No me llamó la atención nada de lo que les acabo de contar, aunque sí el hecho de insistir en el tema de las náuseas, la diarrea, etc. Era como si quisiera que hubiera padecido alguno de estos síntomas y yo no quisiera darle el gusto de confesárselo, pero la verdad sigue siendo que no, que esto que tengo yo lo veo raro y punto. Solo espero que, a fuerza de ir al consultorio, me hagan alguna prueba y pueda quedarme más tranquilo.
Se me viene ahora a la cabeza la imagen de un corro de chicos de apenas dieciocho años, abrazados y rumorosos, emborrachados en la oscuridad de una alcoba, desplegando los adminículos del amor fraternal (he dicho fraternal, ¿eh?), balbucientes y vigorosos mientras miran a una luna que, desde la ventana de la pieza, se empeña en bañar de luz la pared y la magnífica terraza que aquella casa-cobertizo tenía casi a su entera disposición. La imagen le sonará a alguno de los que me lee. Sonaba A Forest (Acércate y mira / mira entre los árboles / solo sigue a la chica / mientras puedas), huelga mencionar nada más acerca de esto.

The Cure en 1979
El caso es que la imagen persiste en la memoria. Me duelen las costillas como si una caballería fantasmal me estuviera pasando por encima pero no puedo dejar de pensar en la pregunta del médico, los síntomas de una dolencia, y no puedo dejar de ver a aquellos tiernos malogrados, salvajes fingidos que se prometían fidelidades y común testimonio de un camino otrora aún por recorrer, cuan largo pareciera, casi inabarcable con la imaginación, un camino que se nos abría por el ojo de una aguja.

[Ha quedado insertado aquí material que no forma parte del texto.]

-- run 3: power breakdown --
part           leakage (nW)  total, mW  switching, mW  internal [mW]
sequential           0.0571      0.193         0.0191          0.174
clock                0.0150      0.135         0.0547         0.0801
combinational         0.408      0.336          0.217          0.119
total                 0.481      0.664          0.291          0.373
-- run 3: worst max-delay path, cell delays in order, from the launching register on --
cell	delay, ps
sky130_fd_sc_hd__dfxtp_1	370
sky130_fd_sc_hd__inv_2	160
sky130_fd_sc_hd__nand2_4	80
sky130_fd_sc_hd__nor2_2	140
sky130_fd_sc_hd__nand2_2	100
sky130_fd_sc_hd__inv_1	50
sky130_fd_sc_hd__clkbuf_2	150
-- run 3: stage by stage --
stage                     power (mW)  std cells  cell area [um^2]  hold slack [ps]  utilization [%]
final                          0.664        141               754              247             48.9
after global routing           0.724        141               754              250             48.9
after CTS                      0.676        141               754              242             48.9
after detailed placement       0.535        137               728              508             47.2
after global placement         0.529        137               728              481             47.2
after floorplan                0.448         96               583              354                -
==> src/bre_cmdq.sv <==
// Command queue between the front and back parts of the run-length encoder.
// Depends on bre_pkg and bilevel_rle_nibble_encoder_assert.svh.
module bre_cmdq #(
	parameter int DEPTH = bre_pkg::CMDQ_DEPTH
) (
	input  logic          clk,
	input  logic          arst_n,
	input  logic          push,
	input  bre_pkg::cmd_t push_cmd,
	output logic          full,
	input  logic          pop,
	output logic          avail,
	output bre_pkg::cmd_t head_cmd
);

	localparam int PTR_W = (DEPTH > 1) ? $clog2(DEPTH) : 1;
	localparam int CNT_W = $clog2(DEPTH + 1);

	bre_pkg::cmd_t      slot_q [DEPTH];
	logic [PTR_W-1:0]   wr_q;
	logic [PTR_W-1:0]   rd_q;
	logic [CNT_W-1:0]   count_q;
	logic               do_push;
	logic               do_pop;

	assign full     = (count_q == CNT_W'(DEPTH));
	assign avail    = (count_q != '0);
	assign head_cmd = slot_q[rd_q];
	assign do_push  = push && !full;
	assign do_pop   = pop && avail;

	always_ff @(posedge clk) begin
		if (do_push) begin
			slot_q[wr_q] <= push_cmd;
		end
	end

	always_ff @(posedge clk or negedge arst_n) begin
		if (!arst_n) begin
			wr_q    <= '0;
			rd_q    <= '0;
			count_q <= '0;
		end else begin
			if (do_push) begin
				wr_q <= (wr_q == PTR_W'(DEPTH - 1)) ? '0 : wr_q + PTR_W'(1);
			end
			if (do_pop) begin
				rd_q <= (rd_q == PTR_W'(DEPTH - 1)) ? '0 : rd_q + PTR_W'(1);
			end
			if (do_push && !do_pop) begin
				count_q <= count_q + CNT_W'(1);
			end else if (!do_push && do_pop) begin
				count_q <= count_q - CNT_W'(1);
			end
		end
	end

`include "bilevel_rle_nibble_encoder_assert.svh"

	`BRE_ASSERT_NEVER(a_no_overflow, clk, arst_n, push && full, "command dropped on full queue")
	`BRE_ASSERT_NEVER(a_count_range, clk, arst_n, count_q > CNT_W'(DEPTH), "queue count out of range")

endmodule

==> src/bre_back.sv <==
// Back part of the run-length encoder: expands commands into code words.
// Depends on bre_pkg.
module bre_back (
	input  logic          clk,
	input  logic          arst_n,
	input  logic          cmd_avail,
	input  bre_pkg::cmd_t cmd,
	output logic          cmd_pop,
	output logic          empty,
	input  logic          pop,
	output logic [7:0]    code_byte,
	output logic          last_code
);

	logic                close_v_q;
	logic                flush_v_q;
	bre_pkg::code_t      close_code_q;
	bre_pkg::code_t      flush_code_q;
	logic                fire;

	assign empty     = !(close_v_q || flush_v_q);
	assign fire      = pop && !empty;
	assign code_byte = close_v_q ? close_code_q : flush_code_q;
	assign last_code = !close_v_q;
	assign cmd_pop   = cmd_avail && (empty || (fire && !(close_v_q && flush_v_q)));

	always_ff @(posedge clk) begin
		if (cmd_pop) begin
			close_code_q <= cmd.close_code;
			flush_code_q <= cmd.flush_code;
		end
	end

	always_ff @(posedge clk or negedge arst_n) begin
		if (!arst_n) begin
			close_v_q <= 1'b0;
			flush_v_q <= 1'b0;
		end else if (cmd_pop) begin
			close_v_q <= cmd.close_v;
			flush_v_q <= cmd.flush_v;
		end else if (fire) begin
			if (close_v_q) begin
				close_v_q <= 1'b0;
			end else begin
				flush_v_q <= 1'b0;
			end
		end
	end

endmodule

==> src/bilevel_rle_nibble_encoder.sv <==
// Top level of the bilevel run-length nibble encoder.
// Depends on bre_pkg, bre_front, bre_cmdq and bre_back.
//
// Takes one pixel per clock while full is low (zero is white, nonzero is
// black) and emits code words holding a white run in the high nibble and a
// black run in the low nibble, runs capped at 15. A pixel with last_pixel
// set flushes the pending pair as a word with last_code set and clears the
// run state. The front counts runs and closes pairs in the cycle a pixel is
// accepted; each pixel that yields words writes one command into a queue of
// QUEUE_DEPTH entries, and the back hands out one word per clock from an
// output register while pop is high and empty is low. A pixel can give two
// words, so under a steady pop full rises only when the queue fills.
module bilevel_rle_nibble_encoder #(
	parameter int QUEUE_DEPTH = bre_pkg::CMDQ_DEPTH
) (
	input  logic       clk,
	input  logic       arst_n,
	input  logic       push,
	output logic       full,
	input  logic [7:0] pixel_value,
	input  logic       last_pixel,
	output logic       empty,
	input  logic       pop,
	output logic [7:0] code_byte,
	output logic       last_code
);

	logic          accept;
	logic          cmd_push;
	bre_pkg::cmd_t front_cmd;
	logic          cmd_pop;
	logic          cmd_avail;
	bre_pkg::cmd_t head_cmd;

	assign accept = push && !full;

	bre_front u_front (
		.clk         (clk),
		.arst_n      (arst_n),
		.accept      (accept),
		.pixel_value (pixel_value),
		.last_pixel  (last_pixel),
		.cmd_push    (cmd_push),
		.cmd         (front_cmd)
	);

	bre_cmdq #(
		.DEPTH (QUEUE_DEPTH)
	) u_cmdq (
		.clk      (clk),
		.arst_n   (arst_n),
		.push     (cmd_push),
		.push_cmd (front_cmd),
		.full     (full),
		.pop      (cmd_pop),
		.avail    (cmd_avail),
		.head_cmd (head_cmd)
	);

	bre_back u_back (
		.clk       (clk),
		.arst_n    (arst_n),
		.cmd_avail (cmd_avail),
		.cmd       (head_cmd),
		.cmd_pop   (cmd_pop),
		.empty     (empty),
		.pop       (pop),
		.code_byte (code_byte),
		.last_code (last_code)
	);

endmodule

Allí se forjaron los hermanos que nunca tuve. Entre ellos estaba A., que casó y vive en Madrid y que, de vez en cuando, una vez al año, me enseña fotos de su gata. Estaba P., otro hermano que emigró a la capital, se casó, en este caso, se divorció; con este y con M. mantengo un mayor contacto. Estaba F.H., a quien no veo desde hace ya un año, vive en Canarias, casado y con una hija, no suele llamar por teléfono. Estaba –tal vez, no lo recuerdo bien– F., casado y con un número de hijos desconocido para mí; A., de quien apenas sé nada; R., un caso parecido al de F. pero con más zancadillas y piedras en el camino… Estaba, cómo no, J., que ahora tiene una niña recién nacida y que no puede contestarme al teléfono.

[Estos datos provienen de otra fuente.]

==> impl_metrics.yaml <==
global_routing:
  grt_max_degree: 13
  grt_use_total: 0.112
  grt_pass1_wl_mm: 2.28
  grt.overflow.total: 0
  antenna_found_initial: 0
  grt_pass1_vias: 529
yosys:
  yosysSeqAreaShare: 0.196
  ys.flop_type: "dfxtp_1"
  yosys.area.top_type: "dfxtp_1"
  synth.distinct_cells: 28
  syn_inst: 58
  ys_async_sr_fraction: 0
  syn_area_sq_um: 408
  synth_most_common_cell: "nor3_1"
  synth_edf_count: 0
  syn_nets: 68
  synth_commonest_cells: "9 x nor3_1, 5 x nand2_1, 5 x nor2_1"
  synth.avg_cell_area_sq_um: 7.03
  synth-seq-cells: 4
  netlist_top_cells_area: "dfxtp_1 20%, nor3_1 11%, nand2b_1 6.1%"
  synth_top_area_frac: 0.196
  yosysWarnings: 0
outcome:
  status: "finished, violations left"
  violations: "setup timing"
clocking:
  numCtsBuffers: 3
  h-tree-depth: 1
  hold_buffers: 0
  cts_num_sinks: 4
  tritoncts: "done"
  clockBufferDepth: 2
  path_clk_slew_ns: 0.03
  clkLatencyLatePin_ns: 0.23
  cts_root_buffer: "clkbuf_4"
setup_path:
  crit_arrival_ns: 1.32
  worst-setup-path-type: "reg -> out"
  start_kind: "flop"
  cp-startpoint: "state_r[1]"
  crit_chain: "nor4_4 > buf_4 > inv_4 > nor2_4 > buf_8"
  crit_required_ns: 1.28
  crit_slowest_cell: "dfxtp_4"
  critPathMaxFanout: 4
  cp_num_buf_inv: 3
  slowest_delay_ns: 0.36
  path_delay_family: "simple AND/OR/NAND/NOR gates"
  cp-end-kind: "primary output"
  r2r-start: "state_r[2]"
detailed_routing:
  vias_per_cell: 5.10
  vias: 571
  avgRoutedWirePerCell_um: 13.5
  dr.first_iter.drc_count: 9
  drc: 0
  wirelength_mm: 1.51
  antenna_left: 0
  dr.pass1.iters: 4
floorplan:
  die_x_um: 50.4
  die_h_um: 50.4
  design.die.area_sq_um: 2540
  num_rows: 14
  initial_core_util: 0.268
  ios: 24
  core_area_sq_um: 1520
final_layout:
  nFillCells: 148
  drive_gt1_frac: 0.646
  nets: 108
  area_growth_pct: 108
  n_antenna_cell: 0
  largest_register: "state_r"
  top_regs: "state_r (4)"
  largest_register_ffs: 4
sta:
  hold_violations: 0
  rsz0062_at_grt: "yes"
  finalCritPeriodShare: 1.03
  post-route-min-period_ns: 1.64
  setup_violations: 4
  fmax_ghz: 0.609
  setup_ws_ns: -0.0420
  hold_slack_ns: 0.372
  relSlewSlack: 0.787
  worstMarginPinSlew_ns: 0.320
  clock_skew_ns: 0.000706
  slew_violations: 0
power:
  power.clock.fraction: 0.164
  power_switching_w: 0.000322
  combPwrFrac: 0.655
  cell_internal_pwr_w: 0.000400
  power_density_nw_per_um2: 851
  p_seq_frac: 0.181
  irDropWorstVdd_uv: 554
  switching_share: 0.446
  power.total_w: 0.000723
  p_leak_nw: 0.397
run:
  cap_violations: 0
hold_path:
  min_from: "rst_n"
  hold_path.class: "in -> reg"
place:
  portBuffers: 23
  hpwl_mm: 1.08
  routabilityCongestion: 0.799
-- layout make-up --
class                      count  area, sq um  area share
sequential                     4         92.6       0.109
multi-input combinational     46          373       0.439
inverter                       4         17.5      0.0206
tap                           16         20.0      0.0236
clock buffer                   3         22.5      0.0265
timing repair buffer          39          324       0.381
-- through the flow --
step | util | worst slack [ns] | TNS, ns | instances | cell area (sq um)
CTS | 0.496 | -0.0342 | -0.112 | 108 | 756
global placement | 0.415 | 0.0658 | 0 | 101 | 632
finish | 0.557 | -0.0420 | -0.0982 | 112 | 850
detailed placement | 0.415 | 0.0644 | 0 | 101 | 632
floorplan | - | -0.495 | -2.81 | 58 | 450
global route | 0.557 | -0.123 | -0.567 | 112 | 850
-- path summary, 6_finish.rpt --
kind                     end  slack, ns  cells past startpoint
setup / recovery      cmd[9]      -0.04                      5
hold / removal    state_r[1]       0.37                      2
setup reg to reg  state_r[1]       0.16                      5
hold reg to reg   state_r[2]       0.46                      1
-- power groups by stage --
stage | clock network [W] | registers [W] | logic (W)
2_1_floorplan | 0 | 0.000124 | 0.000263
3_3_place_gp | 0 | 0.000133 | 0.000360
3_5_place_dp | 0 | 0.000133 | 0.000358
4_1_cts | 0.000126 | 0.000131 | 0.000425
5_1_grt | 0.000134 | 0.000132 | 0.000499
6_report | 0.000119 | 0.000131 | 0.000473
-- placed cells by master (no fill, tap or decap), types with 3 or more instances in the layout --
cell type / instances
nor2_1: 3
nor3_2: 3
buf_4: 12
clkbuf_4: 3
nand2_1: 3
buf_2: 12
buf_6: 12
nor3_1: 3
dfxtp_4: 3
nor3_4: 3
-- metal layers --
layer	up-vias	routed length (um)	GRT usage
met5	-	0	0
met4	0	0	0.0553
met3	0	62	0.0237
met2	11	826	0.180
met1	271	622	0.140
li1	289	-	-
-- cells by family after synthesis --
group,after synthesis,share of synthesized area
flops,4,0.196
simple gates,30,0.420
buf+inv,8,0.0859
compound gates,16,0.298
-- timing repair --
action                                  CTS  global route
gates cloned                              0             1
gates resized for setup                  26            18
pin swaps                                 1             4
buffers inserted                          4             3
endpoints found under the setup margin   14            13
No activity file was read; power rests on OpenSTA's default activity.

Los años –eso lo sabemos todos los que leemos a nuestros antecesores– pasan rápidamente. Un día tras otro es un proceso invisible y silencioso de desmoronamiento. Me gusta ilustrar esta idea con el caso de la mosca. Para la mosca, un día es toda una vida. ¿Cómo pasan, entonces, para ella las horas? Donde nosotros vemos horas, ellas ven años. Matar una mosca no es tan complicado: solo tienes que aproximar el periódico muy lentamente, casi de forma imperceptible, como si no se estuviera moviendo. Para la mosca, el periódico siempre está en el mismo sitio, porque han pasado meses, quizás años, desde que inició el lento descenso que culminará con su muerte.
A veces expongo a quien quiere oírme la agonía del insecto en sus últimos momentos. Un mes o más de terrible desazón, a sabiendas de que el periódico ocupa todo su campo de visión y de que no hay escape posible, la mosca está acabada, en pocos días (o semanas, incluso) será un abdomen reventado en el cristal de una cocina…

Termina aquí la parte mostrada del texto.